• _Assignment_: Produce an exact copy of the data below.

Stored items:
-----
## config.mk

```make
export PLATFORM = sky130hd
export DESIGN_NAME = lsd_drive_config
export DESIGN_NICKNAME = d
export VERILOG_FILES = /design/src/lsd_pkg.sv /design/src/lsd_slot_decode.sv /design/src/lsd_peak_calc.sv /design/src/lsd_drive_config.sv
export VERILOG_INCLUDE_DIRS = /design/src /design/src/src
export SDC_FILE = /design/constraint.sdc
export NUM_CORES = 1
export LEC_CHECK = 0
export BUFFER_PORTS_ARGS = -buffer_cell sky130_fd_sc_hd__buf_2
export CAP_MARGIN = 20
export CELL_PAD_IN_SITES_DETAIL_PLACEMENT = 2
export CELL_PAD_IN_SITES_GLOBAL_PLACEMENT = 2
export CORE_MARGIN = 1
export CORE_UTILIZATION = 33
export DETAILED_ROUTE_END_ITERATION = 16
export HOLD_SLACK_MARGIN = 0.03
export MAX_ROUTING_LAYER = met4
export PLACE_DENSITY = 0.74
export SLEW_MARGIN = 10
export SYNTH_ARGS = -nofsm -noshare
export SYNTH_HDL_FRONTEND = slang
export SYNTH_SLANG_ARGS = --single-unit
```

## constraint.sdc

```tcl
create_clock -name clk -period 10.9 [get_ports clk]
set_clock_uncertainty 0.15 [all_clocks]
set_input_delay 1.09 -clock clk [delete_from_list [all_inputs] [get_ports clk]]
set_output_delay 1.09 -clock clk [all_outputs]
set_load 0.05 [all_outputs]
```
-----
• _Written response_:
## config.mk

```make
export PLATFORM = sky130hd
export DESIGN_NAME = lsd_drive_config
export DESIGN_NICKNAME = d
export VERILOG_FILES = /design/src/lsd_pkg.sv /design/src/lsd_slot_decode.sv /design/src/lsd_peak_calc.sv /design/src/lsd_drive_config.sv
export VERILOG_INCLUDE_DIRS = /design/src /design/src/src
export SDC_FILE = /design/constraint.sdc
export NUM_CORES = 1
export LEC_CHECK = 0
export BUFFER_PORTS_ARGS = -buffer_cell sky130_fd_sc_hd__buf_2
export CAP_MARGIN = 20
export CELL_PAD_IN_SITES_DETAIL_PLACEMENT = 2
export CELL_PAD_IN_SITES_GLOBAL_PLACEMENT = 2
export CORE_MARGIN = 1
export CORE_UTILIZATION = 33
export DETAILED_ROUTE_END_ITERATION = 16
export HOLD_SLACK_MARGIN = 0.03
export MAX_ROUTING_LAYER = met4
export PLACE_DENSITY = 0.74
export SLEW_MARGIN = 10
export SYNTH_ARGS = -nofsm -noshare
export SYNTH_HDL_FRONTEND = slang
export SYNTH_SLANG_ARGS = --single-unit
```

## constraint.sdc

```tcl
create_clock -name clk -period 10.9 [get_ports clk]
set_clock_uncertainty 0.15 [all_clocks]
set_input_delay 1.09 -clock clk [delete_from_list [all_inputs] [get_ports clk]]
set_output_delay 1.09 -clock clk [all_outputs]
set_load 0.05 [all_outputs]
```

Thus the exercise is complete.